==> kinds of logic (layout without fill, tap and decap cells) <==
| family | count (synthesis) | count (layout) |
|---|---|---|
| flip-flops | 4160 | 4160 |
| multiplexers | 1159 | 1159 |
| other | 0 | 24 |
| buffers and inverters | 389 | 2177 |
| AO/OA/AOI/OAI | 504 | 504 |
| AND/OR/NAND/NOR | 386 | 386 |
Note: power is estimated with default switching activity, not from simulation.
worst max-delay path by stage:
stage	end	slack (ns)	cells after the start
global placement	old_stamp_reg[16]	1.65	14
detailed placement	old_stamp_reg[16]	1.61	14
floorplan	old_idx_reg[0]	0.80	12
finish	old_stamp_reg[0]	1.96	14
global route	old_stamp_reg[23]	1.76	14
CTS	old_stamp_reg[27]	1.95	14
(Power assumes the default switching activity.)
<file path="config.mk">
export PLATFORM = sky130hd
export DESIGN_NAME = first_fit_bin_packer_top
export DESIGN_NICKNAME = d
export VERILOG_FILES = /design/src/sv/ffbp_pkg.sv /design/src/sv/ffbp_ctrl.sv /design/src/sv/ffbp_datapath.sv /design/src/sv/first_fit_bin_packer_top.sv
export SDC_FILE = /design/constraint.sdc
export NUM_CORES = 2
export LEC_CHECK = 0
export BUFFER_PORTS_ARGS = -buffer_cell sky130_fd_sc_hd__buf_2
export CORE_MARGIN = 1
export CORE_UTILIZATION = 55
export CTS_CLUSTER_DIAMETER = 150
export CTS_CLUSTER_SIZE = 28
export DETAILED_ROUTE_END_ITERATION = 16
export GPL_TIMING_DRIVEN = 1
export PLACE_DENSITY_LB_ADDON = 0.12
export SLEW_MARGIN = 20
export SYNTH_ARGS = -nofsm -noshare
export SYNTH_HDL_FRONTEND = slang
export SYNTH_SLANG_ARGS = --single-unit
</file>
<file path="constraint.sdc">
create_clock -name i_clk -period 9.5 [get_ports i_clk]
set_input_delay 1.425 -clock i_clk [delete_from_list [all_inputs] [get_ports i_clk]]
set_output_delay 1.425 -clock i_clk [all_outputs]
set_load 0.02 [all_outputs]
</file>
## src/rtl/assert_macros.svh

```systemverilog
// Assertion macros, included by the scheduler top level.
`ifndef ASSERT_MACROS_SVH
`define ASSERT_MACROS_SVH

// Same-cycle implication, disabled during reset.
`define ASSERT_IMPLIES(label, clk, rst, ante, cons) \
  label: assert property (@(posedge clk) disable iff (rst) (ante) |-> (cons)) \
    else $error("assertion failed: same-cycle implication");

// Next-cycle implication, disabled during reset.
`define ASSERT_NEXT(label, clk, rst, ante, cons) \
  label: assert property (@(posedge clk) disable iff (rst) (ante) |=> (cons)) \
    else $error("assertion failed: next-cycle implication");

`endif

```

## src/rtl/tlfs_pkg.sv

```systemverilog
// Types and constants of the two-level feedback scheduler.
`default_nettype none
package tlfs_pkg;

  localparam int ID_W    = 16;
  localparam int BURST_W = 32;
  localparam int SLICE_W = 32;

  localparam logic CMD_ADD      = 1'b0;
  localparam logic CMD_SCHEDULE = 1'b1;

  typedef enum logic [1:0] {
    ST_SCHEDULED = 2'd0,
    ST_ADDED     = 2'd1,
    ST_FULL      = 2'd2,
    ST_IDLE      = 2'd3
  } status_t;

  typedef struct packed {
    logic               command;
    logic [ID_W-1:0]    task_id;
    logic [BURST_W-1:0] burst_request;
  } req_t;

  typedef struct packed {
    status_t            status;
    logic [ID_W-1:0]    granted_id;
    logic [BURST_W-1:0] granted_time;
    logic               task_done;
    logic               from_level;
  } rsp_t;

  typedef struct packed {
    logic [ID_W-1:0]    id;
    logic [BURST_W-1:0] burst;
  } entry_t;

  // queue control: push at tail, overwrite head, pop head, read head
  typedef struct packed {
    logic push;
    logic head_wr;
    logic pop;
    logic rd;
  } fifo_ctrl_t;

  typedef struct packed {
    logic empty;
    logic full;
  } fifo_stat_t;

endpackage
`default_nettype wire

```

## src/rtl/tlfs_fifo.sv

```systemverilog
// Circular task queue: entry memory with head pointer and fill count.
`default_nettype none
module tlfs_fifo #(
  parameter int QUEUE_DEPTH = 64
) (
  input  wire                       clk,
  input  wire                       rst,
  input  wire tlfs_pkg::fifo_ctrl_t ctrl,
  input  wire tlfs_pkg::entry_t     wdata,
  output tlfs_pkg::entry_t          rdata,
  output tlfs_pkg::fifo_stat_t      stat
);

  localparam int PTR_W = $clog2(QUEUE_DEPTH);
  localparam int CNT_W = $clog2(QUEUE_DEPTH + 1);

  tlfs_pkg::entry_t mem [QUEUE_DEPTH];

  logic [PTR_W-1:0] head;
  logic [PTR_W-1:0] head_next;
  logic [CNT_W-1:0] count;
  logic [CNT_W-1:0] count_next;
  logic [CNT_W:0]   tail_sum;
  logic [PTR_W-1:0] tail;
  logic [PTR_W-1:0] waddr;

  // head + count stays below twice the depth: one compare and subtract
  always_comb begin
    tail_sum = {1'b0, count} + (CNT_W+1)'(head);
    if (tail_sum >= (CNT_W+1)'(QUEUE_DEPTH)) begin
      tail_sum = tail_sum - (CNT_W+1)'(QUEUE_DEPTH);
    end
    tail = tail_sum[PTR_W-1:0];
  end

  assign waddr = ctrl.push ? tail : head;

  always_comb begin
    head_next  = head;
    count_next = count;
    if (ctrl.pop) begin
      head_next = (head == PTR_W'(QUEUE_DEPTH - 1)) ? '0 : head + 1'b1;
    end
    if (ctrl.push && !ctrl.pop) begin
      count_next = count + 1'b1;
    end else if (ctrl.pop && !ctrl.push) begin
      count_next = count - 1'b1;
    end
  end

  always_ff @(posedge clk) begin
    if (rst) begin
      head  <= '0;
      count <= '0;
    end else begin
      head  <= head_next;
      count <= count_next;
    end
  end

  always_ff @(posedge clk) begin
    if (ctrl.push || ctrl.head_wr) begin
      mem[waddr] <= wdata;
    end
    if (ctrl.rd) begin
      rdata <= mem[head];
    end
  end

  assign stat.empty = (count == '0);
  assign stat.full  = (count == CNT_W'(QUEUE_DEPTH));

endmodule
`default_nettype wire

```

## config.mk

```make
export PLATFORM = sky130hd
export DESIGN_NAME = tlfs_fifo
export DESIGN_NICKNAME = d
export VERILOG_FILES = /design/src/rtl/assert_macros.svh /design/src/rtl/tlfs_pkg.sv /design/src/rtl/tlfs_fifo.sv
export SDC_FILE = /design/constraint.sdc
export NUM_CORES = 2
export LEC_CHECK = 0
export BUFFER_PORTS_ARGS = -buffer_cell sky130_fd_sc_hd__buf_4
export CORE_UTILIZATION = 63
export DETAILED_ROUTE_END_ITERATION = 7
export PLACE_DENSITY = 0.83
export SYNTH_ARGS = -nofsm -noshare
export SYNTH_HDL_FRONTEND = slang
export SYNTH_SLANG_ARGS = --single-unit
```

## constraint.sdc

```tcl
create_clock -name clk -period 11.5 [get_ports clk]
set_input_delay 3.45 -clock clk [delete_from_list [all_inputs] [get_ports clk]]
set_output_delay 3.45 -clock clk [all_outputs]
set_load 0.01 [all_outputs]
```

==> metrics.txt <==
# TYPE chip_impl_metric gauge
chip_impl_metric{name="initial_utilization",unit=""} 0.636
chip_impl_metric{name="crit_arrival",unit="ns"} 3.09
chip_impl_metric{name="worstMarginPinSlew",unit="ns"} 1.49
chip_impl_metric{name="p_int",unit="mW"} 18.9
chip_impl_metric{name="vdd_ir_drop_max",unit="mV"} 0.143
chip_impl_info{name="root_buffer",value="sky130_fd_sc_hd__clkbuf_16"} 1
chip_impl_metric{name="syn_to_final_growth",unit="%"} 11.5
chip_impl_metric{name="design.final.nets",unit=""} 5288
chip_impl_info{name="min-delay-start",value="count[6]"} 1
chip_impl_info{name="min_delay_worst_endpoint",value="count[6]"} 1
chip_impl_info{name="outcome",value="finished, violations left"} 1
chip_impl_info{name="failed_checks",value="design-rule violations"} 1
chip_impl_metric{name="crit_path_max_incr_delay",unit="ns"} 0.99
chip_impl_metric{name="number_of_global_route_vias_before_repair",unit=""} 62600
chip_impl_metric{name="setup-violations-final",unit=""} 0
chip_impl_metric{name="port_buffers",unit=""} 103
chip_impl_metric{name="die_x",unit="µm"} 438
chip_impl_metric{name="die_area",unit="µm²"} 192000
chip_impl_metric{name="synth_enable_flop_cells",unit=""} 3120
chip_impl_metric{name="worstSkewPairLatency",unit="ns"} 0.99
chip_impl_metric{name="synthesized_flop_and_latch_total",unit=""} 3133
chip_impl_info{name="crit_type",value="reg2out"} 1
chip_impl_metric{name="n_fill_cell",unit=""} 9513
chip_impl_metric{name="storage_element_area",unit="µm²"} 94000
chip_impl_info{name="cp_slowest_cell",value="sky130_fd_sc_hd__nor2_1"} 1
chip_impl_metric{name="cts_setup_buffers",unit=""} 0
chip_impl_info{name="synth_top_area_cell",value="sky130_fd_sc_hd__edfxtp_1"} 1
chip_impl_info{name="hold_path.class",value="reg2reg"} 1
chip_impl_metric{name="tritoncts_buffers",unit=""} 307
chip_impl_metric{name="power.static_leakage",unit="nW"} 40.4
chip_impl_info{name="most_frequent_cell_after_synthesis",value="sky130_fd_sc_hd__edfxtp_1"} 1
chip_impl_metric{name="route.detailed.wl_per_inst",unit="µm"} 46.3
chip_impl_metric{name="placeable_core_area",unit="µm²"} 188000
chip_impl_metric{name="netlist.area_leader.share",unit=""} 0.783
chip_impl_metric{name="detail_route.first_pass.iterations",unit=""} 8
chip_impl_metric{name="grt.overflow.total",unit=""} 0
chip_impl_metric{name="max_slew_margin",unit=""} 0.00492
chip_impl_metric{name="time_the_final_worst_path_needs_with_i_o_delays_and_setup",unit="ns"} 6.54
chip_impl_metric{name="clkSinkCount",unit=""} 3133
chip_impl_info{name="synth.top_cells.by_area",value="sky130_fd_sc_hd__edfxtp_1 (78%), sky130_fd_sc_hd__mux4_2 (16%), sky130_fd_sc_hd__mux2i_1 (1.1%)"} 1
chip_impl_metric{name="dr.first_iter.drc_count",unit=""} 13000
chip_impl_metric{name="ys_seq_area_frac",unit=""} 0.785
chip_impl_metric{name="critical_path_required",unit="ns"} 8.05
chip_impl_metric{name="setup_total_negative_slack",unit="ns"} 0
chip_impl_metric{name="switching_power",unit="mW"} 5.62
chip_impl_metric{name="maxClockFrequency",unit="MHz"} 153
chip_impl_metric{name="finish.instance_area",unit="µm²"} 133000
chip_impl_metric{name="post_synth_num_cell_types",unit=""} 60
chip_impl_metric{name="clk_path_buf_depth",unit=""} 4
chip_impl_metric{name="detail_route.vias_per_cell",unit=""} 7.87
chip_impl_metric{name="via_count",unit=""} 62500
chip_impl_metric{name="ff2ff_setup_slack",unit="ns"} 5.58
chip_impl_metric{name="antenna_left",unit=""} 0
chip_impl_metric{name="grt_max_degree",unit=""} 148
chip_impl_info{name="cts_tree",value="yes"} 1
chip_impl_metric{name="hold_violations",unit=""} 0
chip_impl_metric{name="multi_input_gate_area",unit="µm²"} 25000
chip_impl_info{name="yosys_most_used_dff",value="sky130_fd_sc_hd__edfxtp_1"} 1
chip_impl_info{name="synth.top_cells.by_count",value="sky130_fd_sc_hd__edfxtp_1 (3120), sky130_fd_sc_hd__mux4_2 (859), sky130_fd_sc_hd__mux2i_1 (126)"} 1
chip_impl_metric{name="power.density",unit="nW/µm²"} 184
chip_impl_metric{name="slew_viol_final",unit=""} 0
chip_impl_metric{name="async_flop_share",unit=""} 0
chip_impl_metric{name="sw_frac_of_total",unit=""} 0.229
chip_impl_metric{name="syn_inst",unit=""} 4955
chip_impl_metric{name="ioPinCount",unit=""} 104
chip_impl_metric{name="max-cap-violations",unit=""} 0
chip_impl_metric{name="mapped_area",unit="µm²"} 120000
chip_impl_metric{name="postPlaceCellArea",unit="µm²"} 124000
chip_impl_metric{name="grtUsageTotal",unit=""} 0.390
chip_impl_metric{name="path_clk_slew",unit="ns"} 0.06
chip_impl_metric{name="floorplan.rows",unit=""} 159
chip_impl_metric{name="timing.critical_path.fanout_max",unit=""} 4
chip_impl_metric{name="setup_skew_after_layout",unit="ns"} 0.0768
chip_impl_metric{name="detail_route.wirelength",unit="mm"} 368
chip_impl_metric{name="post_route_clock_period_utilization",unit=""} 0.568
chip_impl_metric{name="cts-resized-gates",unit=""} 0
chip_impl_metric{name="rr_worst_depth",unit=""} 6
chip_impl_metric{name="clock_power_share",unit=""} 0.409
chip_impl_metric{name="htree_levels",unit=""} 5
chip_impl_metric{name="worst_hold_path.num_cells",unit=""} 2
chip_impl_metric{name="die_height",unit="µm"} 438
chip_impl_info{name="rsz0062_at_grt",value="false"} 1
chip_impl_metric{name="number_of_antenna_violations_at_the_first_check_in_global_routing",unit=""} 26
chip_impl_info{name="worstPathCellList",value="nor4_1, nand2_1, nor2_1, buf_4"} 1
chip_impl_info{name="worstSetupEndpointType",value="output port"} 1
chip_impl_metric{name="syn_avg_cell_area",unit="µm²"} 24.2
chip_impl_metric{name="wire_length_of_the_first_global_routing_pass",unit="mm"} 510
chip_impl_metric{name="warnings_from_yosys",unit=""} 0
chip_impl_info{name="crit_path_start_kind",value="flip-flop"} 1
chip_impl_metric{name="power_frac_seq",unit=""} 0.524
chip_impl_metric{name="drc",unit=""} 48
chip_impl_metric{name="syn-num-nets",unit=""} 5023
chip_impl_metric{name="gpl.final_weighted_congestion",unit=""} 0.908
chip_impl_metric{name="p_comb_frac",unit=""} 0.066
chip_impl_info{name="critical_path.reg2reg.startpoint",value="head[1]"} 1
chip_impl_info{name="timing.rr.end",value="rdata[39]"} 1
chip_impl_metric{name="final_layout_size_suffix_gt1_frac",unit=""} 0.295
chip_impl_metric{name="detailedPlacementHpwl",unit="mm"} 172
chip_impl_metric{name="post_cts_hold_buffer_count",unit=""} 0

**What the task requires**
Go line by line through the data, copying each one that contains the word "error".

**Written answer**
    else $error("assertion failed: same-cycle implication");
    else $error("assertion failed: next-cycle implication");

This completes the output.